JF Ptak Science Books Post 1139
“Radium was what was bad and worse
a shiney and shining curse,
till we stuck uranium in there,
to make me have my 'splodin’ hair...”--Lyrics to the nonexistent song “Satan’s Tooth in Me”, (1946), by Blending “Loose Tooth” Bender
If this was 15 May 1915, we could all be attending the Illinois State Medical Society's annual meeting at the Masonic Temple in Springfield, Illinois.And if we went to booth 18, we could've bought some fine, newish radium-based products that would be enjoyed drinking or bathing in. And all for the cause of human progress, the radium-based nonsense promised cures for all sorts of ills: rheumatism, dandruff, dull teeth, gout, sexual problems, general malaise, and on and on.
The exceptionally important discovery by the Curies was made 17 years before this event, with the medically-unknown problems of radium waiting in the wings for another decade or so after this. In the meantime, there were many companies that took advantage of the unknown qualities of radium (as happened with the use of X-Rays for all sorts of quack applications) using it as a shining addition to dozens of products.
Many of these companies employed the real stuff, affecting thousands of people, radium-based cure-alls being ingested, injected, applied and bathed-in. For example, there were numerous companies distributing 'radium water" (such as "Radithor" by William J.A. Bailey's company), radium suppositories ("in a cocoa butter base"), toothpaste ("Doramad", distributed by Doramad Radioaktive Zohncreme during WWII, to Germans), cosmetics ("Tho-Radia"), and many different varieties of radium-enriched healing belts (to be worn or slept on). There were plenty of other products that used the "radium" name but didn't actually use the substance itself, further selling the idea of its usefulness on the individual level. There was radium beer, nail clippers, starch, cigars, polish, headache tablets, razor blades, butter and of course, condoms.
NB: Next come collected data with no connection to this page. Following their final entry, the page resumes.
<file path="src/hw/lsu_pkg.sv">
`default_nettype none

package lsu_pkg;

    // memory geometry
    localparam int MEM_WORDS   = 4096;
    localparam int WORD_ADDR_W = $clog2(MEM_WORDS);
    localparam int LANES       = 4;

    // load latency in wait cycles before the banks are read
    localparam int LOAD_WAIT = 4;
    localparam int CNT_W     = $clog2(LOAD_WAIT + 1);

    localparam logic [6:0] OPC_LOAD  = 7'b0000011;
    localparam logic [6:0] OPC_STORE = 7'b0100011;

    // funct3 size codes
    localparam logic [2:0] F3_B  = 3'b000;
    localparam logic [2:0] F3_H  = 3'b001;
    localparam logic [2:0] F3_W  = 3'b010;
    localparam logic [2:0] F3_BU = 3'b100;
    localparam logic [2:0] F3_HU = 3'b101;

    typedef struct packed {
        logic [11:0] imm;
        logic [4:0]  rs1;
        logic [2:0]  funct3;
        logic [4:0]  rd;
        logic [6:0]  opcode;
    } i_type_t;

    typedef struct packed {
        logic [6:0] imm_hi;
        logic [4:0] rs2;
        logic [4:0] rs1;
        logic [2:0] funct3;
        logic [4:0] imm_lo;
        logic [6:0] opcode;
    } s_type_t;

    // one instruction word, two field layouts
    typedef union packed {
        i_type_t i_view;
        s_type_t s_view;
    } inst_u;

    typedef enum logic [1:0] {
        OP_NONE  = 2'd0,
        OP_LOAD  = 2'd1,
        OP_STORE = 2'd2
    } op_kind_e;

    typedef struct packed {
        op_kind_e               kind;
        logic [2:0]             funct3;
        logic [1:0]             byte_off;
        logic [WORD_ADDR_W-1:0] word_addr;
        logic [31:0]            wdata;
    } mem_op_t;

    // wdata lanes already shifted into place
    typedef struct packed {
        logic [LANES-1:0]       we;
        logic [WORD_ADDR_W-1:0] word_addr;
        logic [31:0]            wdata;
    } bank_wr_t;

endpackage

`default_nettype wire

</file>
<file path="src/hw/wait_ctrl.sv">
`timescale 1ns/1ps
`default_nettype none

module wait_ctrl (
    input  wire logic             clk,
    input  wire logic             reset,
    input  wire lsu_pkg::mem_op_t op,
    output logic                  stall,
    output logic                  rd_en,
    output logic                  load_valid
);
    import lsu_pkg::*;

    logic             is_load;
    logic [CNT_W-1:0] count;

    assign is_load = (op.kind == OP_LOAD);

    // read the banks once the wait is over
    assign rd_en = is_load && (count == CNT_W'(LOAD_WAIT));

    // counter restarts after the read so a held load counts again
    always_ff @(posedge clk) begin
        if (reset) begin
            count <= '0;
        end else if (!is_load || rd_en) begin
            count <= '0;
        end else begin
            count <= count + 1'b1;
        end
    end

    // valid follows the bank read by one edge
    always_ff @(posedge clk) begin
        if (reset) begin
            load_valid <= 1'b0;
        end else begin
            load_valid <= rd_en;
        end
    end

    // Stores and invalid requests never stall.
    assign stall = is_load && !load_valid;

endmodule

`default_nettype wire

</file>
<file path="config.mk">
export PLATFORM = sky130hd
export DESIGN_NAME = wait_ctrl
export DESIGN_NICKNAME = d
export VERILOG_FILES = /design/src/hw/lsu_pkg.sv /design/src/hw/wait_ctrl.sv
export SDC_FILE = /design/constraint.sdc
export NUM_CORES = 1
export LEC_CHECK = 0
export BUFFER_PORTS_ARGS = -buffer_cell sky130_fd_sc_hd__buf_2
export CORE_AREA = 2 2 39 41
export DETAILED_ROUTE_END_ITERATION = 10
export DIE_AREA = 0 0 41 43
export PLACE_DENSITY = 0.62
export REMOVE_ABC_BUFFERS = 1
export SLEW_MARGIN = 0
export SYNTH_ARGS = -nofsm -noshare
export SYNTH_HDL_FRONTEND = slang
export SYNTH_SLANG_ARGS = --single-unit
</file>
<file path="constraint.sdc">
create_clock -name clk -period 1.4 [get_ports clk]
set_clock_uncertainty 0.15 [all_clocks]
set_input_delay 0.14 -clock clk [delete_from_list [all_inputs] [get_ports clk]]
set_output_delay 0.14 -clock clk [all_outputs]
set_load 0.05 [all_outputs]
</file>
Yosys cells after proc, flatten, opt, wreduce, memory -nomap -nowiden. Index checks and enable logic that the tools add are counted.

Flip-flop bits (word level): 4. Output and inout bits: 3.

$add $sub $neg: 1. Equal/unequal tests: 2. Reduce and logical (&&, ||, !) cells: 6.

Operators with widths (number): 3-bit by 1-bit adder with 3-bit output (second input constant) (1); 3-bit equality test (second input constant) (1); 2-bit by 1-bit equality test with 1-bit output (second input constant) (1); 1-bit logical AND (2); 1-bit zero test (2); 2-bit OR reduction (1); 1-bit logical OR (1).

Logic depth before layout (Yosys ltp).
Depth after elaboration: 4. Gate-level depth with buffers: 4. Depth with buffers taken out: 4.

Worst setup path after synthesis. Ideal clock, no wire load.

Path kind: reg2out. Start point: register count[0]. End point: output port rd_en. Data arrival time: 1.221 ns. Required time: 1.110 ns. Path slack: -0.111 ns. Stages on the path, launching flop included: 5. Path buffers: 0. Path through: dfxtp_1 > inv_1 > ha_1 > nand2_1 > nor2_1.

Cells in the longest elaborated chain, start to end: 2.

Ends and longest elaborated chain: start, declared (line wait_ctrl.sv:15) `logic [CNT_W-1:0] count;`; start signal, assigned (line wait_ctrl.sv:29) `count <= count + 1'b1;`; 3-bit equality test (line wait_ctrl.sv:20) `assign rd_en = is_load && (count == CNT_W'(LOAD_WAIT));`; 1-bit logical AND (line wait_ctrl.sv:20); end, declared (line wait_ctrl.sv:9) `output logic rd_en,`.

Every way passes these cells.

Worst setup path after layout.
Start point: register count[1]. End point: output port rd_en.

The elaborated chain is that of the path after synthesis.

==> results.tsv <==
metric	value	unit
fmax	0.740	GHz
# setup viols final	0	
CTS sink count	4	
layout cells sized above 1	0.613	
synth top area cells	dfxtp_1, ha_1, nor4b_1	
Non-Filler Instances	47	
post-synth cell types	10	
Critical Path, Cell by Cell	inv_2 -> ha_4 -> nand2_2 -> nor2_2 -> buf_6	
syn_area_per_cell	9.68	um2
nature of the critical path endpoint	primary output	
Yosys top cell by area	dfxtp_1	
routed wire length	374	um
largest fanout on the critical path	2	
RSZ-0062 raised after global routing	yes	
final core utilization	0.222	
initial antenna violation count	0	
Min-Delay Path Class	input port to flip-flop	
drt pass-1 iters	1	
static leakage	0.122	nW
net switching fraction of the power	0.224	
CP top delay family	flip-flops	
Worst Path Buf+Inv	2	
clock power share	0.499	
Die H	43	um
port bufs	6	
DR iter-0 viols	0	
Bufs on Longest Clock Path	2	
placed inst area	241	um2
CP required	1.11	ns
Seq cells post-synth	4	
final worst-path cycle share	0.965	
WL per Instance	7.96	um
dpl cells	42	
I/O pin count	56	
first-pass GRT wire length	627	um
VDD IR max	0.493	mV
Final #Nets	88	
GRT Residual Overflow	0	
Slew @ Worst Pin	0.248	ns
n_diodes	0	
status	complete, no violations	
Pwr Density	939	mW/mm2
sequential area share after synthesis	0.435	
crit path DAT	1.06	ns
Vias	175	
gpl congestion	0.635	
initial core utilization	0.133	
crit path time final	1.35	ns
Final Hold Fails	0	
largest net degree at the start of global routing	5	
fin area	308	um2
max-cap violations	0	
Worst path slowest cell	dfxtp_2	
die width	41	um
Die ar.	0.00176	mm2
Ys Warns	0	
Worst-Skew Late Latency	0.23	ns
Layout fillers	154	
Core ar.	0.00138	mm2
Flop pwr share	0.407	
CTS root buf	clkbuf_4	
DRC Markers	0	
detail-routed via count per cell	3.72	
Syn Inst Count	19	
CP startpoint kind	flip-flop	
NetSw	0.0000647	W
Yosys top cell area share	0.435	
max_slew headroom	0.836	
P_int	0.000224	W
Worst Setup Path Type	flip-flop to primary output	
Slew Limit Fails	0	
Num CTS Buffers	3	
CTS tree	done	
Tot GR Track Use	0.0562	
Synth-to-Final Area Change	67.3	%
number of global-route vias before repair	183	
Mapped Area	184	um2
peak per-stage delay on the critical path	0.32	ns
Combinational Power Share	0.093	
# rows	14	
Worst-path clk slew	0.04	ns
Routed Antenna Nets	0	
CTS H-tree depth	1	
==> synth_stat cells, drive strengths merged <==
library cell and count:
a211oi 1, dfxtp 4, ha 2, inv 3, nand2 1, nand2b 2, nor2 2, nor3 1
nor4b 2, or3b 1
==> cell usage in the layout, fill, tap and decap left out, drive strengths merged <==
master,instances
a211oi,1
ha,2
buf,8
nand2,1
nor3,1
nor4b,2
or3b,1
clkbuf,3
nor2,2
dfxtp,4
inv,3
dlygate4sd3,1
nand2b,2
==> tightest hold or removal path, cell delays in order <==
cell and delay [ns]:
buf_2 0.09, nand2b_1 0.12, buf_4 0.15, a211oi_2 0.03
==> metal layers <==
metal  vias up  routed length (um)  track usage  share of wire
met5         -                   0            0              0
met4         0                   0       0.0600              0
met3         0                  21       0.0157          0.056
met2         5                 217       0.0938           0.58
met1        81                 135       0.0450           0.36
li1         89                   -            -              -
==> cells by family (layout without fill, tap and decap cells) <==
| group | after synthesis | count (layout) | synth area share |
|---|---|---|---|
| simple gates | 9 | 9 | 0.299 |
| buf+inv | 3 | 15 | 0.0612 |
| compound gates | 1 | 1 | 0.0680 |
| fa+ha+maj | 2 | 2 | 0.136 |
| flops | 4 | 4 | 0.435 |
==> final cells by class <==
| cell class | count | area (um2) | share of cell area |
|---|---|---|---|
| multi-input cells | 12 | 110 | 0.358 |
| flip-flops and latches | 4 | 82.6 | 0.268 |
| repair buffers | 9 | 61.3 | 0.199 |
| clock buffers | 3 | 22.5 | 0.0732 |
| well taps | 16 | 20.0 | 0.0650 |
| inverters | 3 | 11.3 | 0.0366 |
==> sequential cells by signal (all words and copies together) (netlist names) <==
| register | count |
|---|---|
| count | 3 |
| load_valid | 1 |
==> stage by stage <==
step / worst slack [ns] / hold WS, ns / TNS, ns / total power [W]
final: 0.0494 / 0.201 / 0 / 0.000289
after global routing: -0.0176 / 0.239 / -0.0176 / 0.000303
after CTS: 0.00161 / 0.200 / 0 / 0.000292
after detailed placement: 0.0226 / 0.213 / 0 / 0.000141
after global placement: 0.0353 / 0.213 / 0 / 0.000141
after floorplan: -0.111 / 0.0630 / -0.190 / 0.000131
==> power groups by stage <==
stage                     Sequential (W)  Combinational [W]  Clock [W]
after detailed placement        0.000119          0.0000223          0
after global placement          0.000119          0.0000224          0
final                           0.000118          0.0000270   0.000144
after floorplan                 0.000119          0.0000123          0
after global routing            0.000118          0.0000299   0.000155
after CTS                       0.000117          0.0000251   0.000150
==> worst paths after layout <==
path | start | endpoint | slack [ns] | cells after the start
worst min-delay path | op[49] | count[2]$_SDFF_PP0_ | 0.20 | 4
worst max-delay path | count[1]$_SDFF_PP0_ | rd_en | 0.05 | 5
worst max register to register | count[0]$_SDFF_PP0_ | count[2]$_SDFF_PP0_ | 0.08 | 4
worst min register to register | count[0]$_SDFF_PP0_ | count[0]$_SDFF_PP0_ | 0.28 | 1
==> repair_timing <==
| item | 4_1_cts | 5_1_grt |
|---|---|---|
| buffers inserted | 0 | 1 |
| hold buffers | 1 | 0 |
| pin swaps | 0 | 2 |
| endpoints found under the hold margin | 4 | 0 |
| setup endpoints to repair | 1 | 2 |
| gates resized for setup | 5 | 5 |
No activity file was read; power rests on OpenSTA's default activity.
Perhaps the most famous case of misguided application of radium was in the case of the radium dial painting women, more than 1200 employed by four companies1 during the 'teens and 'twenties (and some later) to apply radium-laced paint to make watch face/dials luminous in the dark. It wasn't necessarily the radium in the paint that got to so many of these women and killed them--it was the fact that they would generally put their paint brushes on the tips of their tongues to get a better painting point with the camel hairs. Ingesting the radium paint like that was
[Image: Oak Ridge Associated Universities, radium dial painters, ca. 1920.]
the killer. The manufacturers said, basically, that they "tried" to discourage this behavior, but there was nothing that they could do about it, and so the brush-to-mouth to cancer/necrosis continued until people started dying. It was then that the whole connection between radium and cancer was discovered. Of course some of this continued into the 'forties and 'fifties, with "safeguards" in place, but, well, something else just needed to be done.
I guess that the point of telling this story is that we can shake our heads at this sort of behavior now, but it is assured that entire populations will be shaking their quizzed-up collective noggins with what we practice now (that is deemed to be "safe" or "appropriate"), and all in just a few short decades. This is always the case. Its just hard, sometimes, to identify what these practices are while they're happening, and then have the willingness to do something about it.
Notes
1. The four main companies included Radium Dial Company (with 213 such workers), Waterbury Clock (with 404), US Radium Company (with 73), and Luminous Processes (with 608).
I wonder if mortality from prostate cancer spiked up or down after the radium suppositories went to market? It's like a home nuclear medicine kit.